== Dataset excerpts ==

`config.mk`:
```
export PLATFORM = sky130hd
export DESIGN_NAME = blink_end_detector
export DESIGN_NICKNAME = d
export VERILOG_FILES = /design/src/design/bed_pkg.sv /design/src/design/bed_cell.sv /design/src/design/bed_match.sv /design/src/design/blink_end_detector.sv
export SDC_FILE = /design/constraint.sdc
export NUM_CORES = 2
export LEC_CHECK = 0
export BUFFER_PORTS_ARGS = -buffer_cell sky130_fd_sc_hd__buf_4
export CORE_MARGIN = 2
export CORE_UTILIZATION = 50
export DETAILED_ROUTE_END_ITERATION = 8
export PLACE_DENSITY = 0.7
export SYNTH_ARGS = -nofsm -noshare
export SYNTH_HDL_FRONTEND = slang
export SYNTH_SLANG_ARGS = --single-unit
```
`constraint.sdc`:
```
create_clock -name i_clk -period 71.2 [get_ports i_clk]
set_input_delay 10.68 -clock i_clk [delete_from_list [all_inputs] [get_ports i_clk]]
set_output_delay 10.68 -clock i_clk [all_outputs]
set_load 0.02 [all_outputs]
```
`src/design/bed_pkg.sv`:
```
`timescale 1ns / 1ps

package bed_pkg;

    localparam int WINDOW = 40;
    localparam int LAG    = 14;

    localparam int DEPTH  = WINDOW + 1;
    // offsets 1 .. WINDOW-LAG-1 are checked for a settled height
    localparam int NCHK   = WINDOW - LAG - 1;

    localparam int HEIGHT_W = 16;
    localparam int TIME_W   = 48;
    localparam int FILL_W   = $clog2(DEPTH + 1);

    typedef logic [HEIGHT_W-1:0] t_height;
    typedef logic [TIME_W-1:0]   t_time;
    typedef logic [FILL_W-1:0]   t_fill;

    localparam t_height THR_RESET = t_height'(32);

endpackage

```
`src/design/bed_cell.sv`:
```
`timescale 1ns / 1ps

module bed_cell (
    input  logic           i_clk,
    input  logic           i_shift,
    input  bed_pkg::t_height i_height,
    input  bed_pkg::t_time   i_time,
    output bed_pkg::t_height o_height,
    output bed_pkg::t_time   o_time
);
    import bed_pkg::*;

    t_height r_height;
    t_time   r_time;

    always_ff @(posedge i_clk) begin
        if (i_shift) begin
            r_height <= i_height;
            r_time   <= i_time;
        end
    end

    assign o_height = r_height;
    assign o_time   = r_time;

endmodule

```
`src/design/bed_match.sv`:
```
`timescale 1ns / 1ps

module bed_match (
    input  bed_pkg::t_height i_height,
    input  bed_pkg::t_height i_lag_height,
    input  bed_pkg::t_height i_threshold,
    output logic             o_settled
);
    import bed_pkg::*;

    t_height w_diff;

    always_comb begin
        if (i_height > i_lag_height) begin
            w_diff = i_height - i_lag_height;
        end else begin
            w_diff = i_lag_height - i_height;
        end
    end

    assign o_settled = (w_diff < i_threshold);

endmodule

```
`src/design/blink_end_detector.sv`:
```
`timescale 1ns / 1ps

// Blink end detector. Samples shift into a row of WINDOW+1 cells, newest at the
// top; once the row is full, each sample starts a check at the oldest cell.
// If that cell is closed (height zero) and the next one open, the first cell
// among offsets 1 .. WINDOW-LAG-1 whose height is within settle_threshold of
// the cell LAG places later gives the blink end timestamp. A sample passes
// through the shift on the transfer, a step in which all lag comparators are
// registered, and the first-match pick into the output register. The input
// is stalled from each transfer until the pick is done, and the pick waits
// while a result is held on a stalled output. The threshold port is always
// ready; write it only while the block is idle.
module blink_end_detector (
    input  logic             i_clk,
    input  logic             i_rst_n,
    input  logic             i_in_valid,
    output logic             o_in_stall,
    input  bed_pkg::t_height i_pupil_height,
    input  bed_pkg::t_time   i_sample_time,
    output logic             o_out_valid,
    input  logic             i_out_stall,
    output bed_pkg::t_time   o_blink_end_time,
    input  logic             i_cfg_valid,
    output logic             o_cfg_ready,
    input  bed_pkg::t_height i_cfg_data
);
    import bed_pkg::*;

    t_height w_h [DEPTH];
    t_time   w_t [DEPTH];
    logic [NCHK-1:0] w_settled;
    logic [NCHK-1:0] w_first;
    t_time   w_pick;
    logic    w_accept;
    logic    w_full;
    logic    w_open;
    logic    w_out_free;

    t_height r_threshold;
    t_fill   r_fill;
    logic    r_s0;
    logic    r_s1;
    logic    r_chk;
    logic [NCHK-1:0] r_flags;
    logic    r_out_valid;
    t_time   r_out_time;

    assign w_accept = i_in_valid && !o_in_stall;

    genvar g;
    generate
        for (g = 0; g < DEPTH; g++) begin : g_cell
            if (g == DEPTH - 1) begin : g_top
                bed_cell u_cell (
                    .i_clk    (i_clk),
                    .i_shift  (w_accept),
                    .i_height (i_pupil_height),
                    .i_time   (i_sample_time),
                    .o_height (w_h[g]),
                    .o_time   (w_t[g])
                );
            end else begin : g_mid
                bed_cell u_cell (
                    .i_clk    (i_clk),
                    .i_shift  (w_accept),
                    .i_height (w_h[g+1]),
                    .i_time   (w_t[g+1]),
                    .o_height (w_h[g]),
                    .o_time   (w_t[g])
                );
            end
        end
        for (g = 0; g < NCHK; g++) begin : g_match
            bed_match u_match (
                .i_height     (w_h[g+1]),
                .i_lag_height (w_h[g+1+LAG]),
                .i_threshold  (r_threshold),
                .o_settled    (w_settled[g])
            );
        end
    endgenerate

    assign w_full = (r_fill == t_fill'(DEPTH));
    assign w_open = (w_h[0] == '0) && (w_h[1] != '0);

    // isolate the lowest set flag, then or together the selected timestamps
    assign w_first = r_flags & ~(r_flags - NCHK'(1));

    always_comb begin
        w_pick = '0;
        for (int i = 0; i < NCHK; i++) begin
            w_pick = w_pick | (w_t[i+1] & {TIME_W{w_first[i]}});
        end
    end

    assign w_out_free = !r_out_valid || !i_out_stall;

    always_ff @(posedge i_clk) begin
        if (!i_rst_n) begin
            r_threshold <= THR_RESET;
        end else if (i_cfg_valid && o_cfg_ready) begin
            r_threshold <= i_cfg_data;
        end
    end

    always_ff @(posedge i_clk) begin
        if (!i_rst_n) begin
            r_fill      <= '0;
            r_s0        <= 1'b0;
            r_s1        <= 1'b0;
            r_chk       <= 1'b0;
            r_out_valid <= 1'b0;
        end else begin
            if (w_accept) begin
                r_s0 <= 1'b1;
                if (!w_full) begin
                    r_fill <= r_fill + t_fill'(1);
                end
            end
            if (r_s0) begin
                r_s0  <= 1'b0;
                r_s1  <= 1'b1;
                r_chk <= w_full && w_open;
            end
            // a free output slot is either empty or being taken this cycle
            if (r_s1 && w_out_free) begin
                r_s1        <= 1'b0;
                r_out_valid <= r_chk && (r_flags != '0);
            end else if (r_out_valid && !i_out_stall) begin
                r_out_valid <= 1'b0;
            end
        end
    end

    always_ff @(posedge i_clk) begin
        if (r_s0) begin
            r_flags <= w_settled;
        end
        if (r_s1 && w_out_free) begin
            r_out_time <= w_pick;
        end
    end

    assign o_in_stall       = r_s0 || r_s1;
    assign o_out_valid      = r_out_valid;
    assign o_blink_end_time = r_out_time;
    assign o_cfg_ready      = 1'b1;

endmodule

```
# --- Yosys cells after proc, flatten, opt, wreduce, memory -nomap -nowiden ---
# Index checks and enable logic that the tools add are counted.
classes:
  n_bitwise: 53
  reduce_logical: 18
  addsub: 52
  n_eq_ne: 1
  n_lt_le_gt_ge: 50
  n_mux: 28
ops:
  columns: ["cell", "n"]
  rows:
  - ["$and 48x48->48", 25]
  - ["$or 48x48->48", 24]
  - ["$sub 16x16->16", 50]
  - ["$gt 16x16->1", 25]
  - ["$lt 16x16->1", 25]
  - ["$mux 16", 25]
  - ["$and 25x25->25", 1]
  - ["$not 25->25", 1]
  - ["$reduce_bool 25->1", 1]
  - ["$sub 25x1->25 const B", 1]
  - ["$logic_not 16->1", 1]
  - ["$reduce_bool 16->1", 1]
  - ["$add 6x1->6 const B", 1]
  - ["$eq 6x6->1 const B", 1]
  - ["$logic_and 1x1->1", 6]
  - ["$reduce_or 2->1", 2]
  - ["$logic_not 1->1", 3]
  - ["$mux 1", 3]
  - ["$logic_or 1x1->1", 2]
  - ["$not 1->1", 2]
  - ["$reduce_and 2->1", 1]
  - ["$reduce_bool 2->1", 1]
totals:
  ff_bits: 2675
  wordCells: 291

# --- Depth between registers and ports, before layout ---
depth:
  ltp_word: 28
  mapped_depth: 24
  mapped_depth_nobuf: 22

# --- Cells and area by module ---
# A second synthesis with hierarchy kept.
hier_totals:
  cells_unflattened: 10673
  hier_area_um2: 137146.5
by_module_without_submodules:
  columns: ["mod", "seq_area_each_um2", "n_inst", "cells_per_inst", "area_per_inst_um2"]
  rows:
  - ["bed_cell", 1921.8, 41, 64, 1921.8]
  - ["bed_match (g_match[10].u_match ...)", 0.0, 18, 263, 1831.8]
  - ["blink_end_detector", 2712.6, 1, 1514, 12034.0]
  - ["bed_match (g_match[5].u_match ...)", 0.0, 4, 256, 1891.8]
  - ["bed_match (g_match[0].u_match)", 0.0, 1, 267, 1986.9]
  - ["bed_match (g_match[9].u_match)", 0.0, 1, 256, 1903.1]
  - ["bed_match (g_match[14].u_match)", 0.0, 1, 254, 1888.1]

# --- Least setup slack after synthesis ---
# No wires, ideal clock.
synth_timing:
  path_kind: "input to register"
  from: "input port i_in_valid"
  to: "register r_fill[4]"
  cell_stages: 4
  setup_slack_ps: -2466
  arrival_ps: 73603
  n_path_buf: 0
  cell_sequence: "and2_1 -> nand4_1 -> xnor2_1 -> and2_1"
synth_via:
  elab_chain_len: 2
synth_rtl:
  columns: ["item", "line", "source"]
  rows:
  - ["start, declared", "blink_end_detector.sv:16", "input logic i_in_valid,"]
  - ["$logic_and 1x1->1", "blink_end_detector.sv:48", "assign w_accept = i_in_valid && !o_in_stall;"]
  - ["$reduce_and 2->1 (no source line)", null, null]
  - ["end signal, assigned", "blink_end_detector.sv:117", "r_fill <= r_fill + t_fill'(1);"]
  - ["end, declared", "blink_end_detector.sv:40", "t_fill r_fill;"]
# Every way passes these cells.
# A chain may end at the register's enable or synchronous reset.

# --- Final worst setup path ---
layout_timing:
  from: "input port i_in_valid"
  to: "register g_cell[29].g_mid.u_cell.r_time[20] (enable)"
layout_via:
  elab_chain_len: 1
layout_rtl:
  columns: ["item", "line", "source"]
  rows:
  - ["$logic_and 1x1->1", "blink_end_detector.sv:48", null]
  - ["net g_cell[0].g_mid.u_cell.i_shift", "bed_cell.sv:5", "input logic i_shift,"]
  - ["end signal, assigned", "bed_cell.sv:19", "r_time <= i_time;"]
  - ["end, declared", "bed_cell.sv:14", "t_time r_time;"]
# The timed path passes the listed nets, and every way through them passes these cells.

===

Copy out each line of the listing that contains the word "NCHK".

    localparam int NCHK   = WINDOW - LAG - 1;
    logic [NCHK-1:0] w_settled;
    logic [NCHK-1:0] w_first;
    logic [NCHK-1:0] r_flags;
        for (g = 0; g < NCHK; g++) begin : g_match
    assign w_first = r_flags & ~(r_flags - NCHK'(1));
        for (int i = 0; i < NCHK; i++) begin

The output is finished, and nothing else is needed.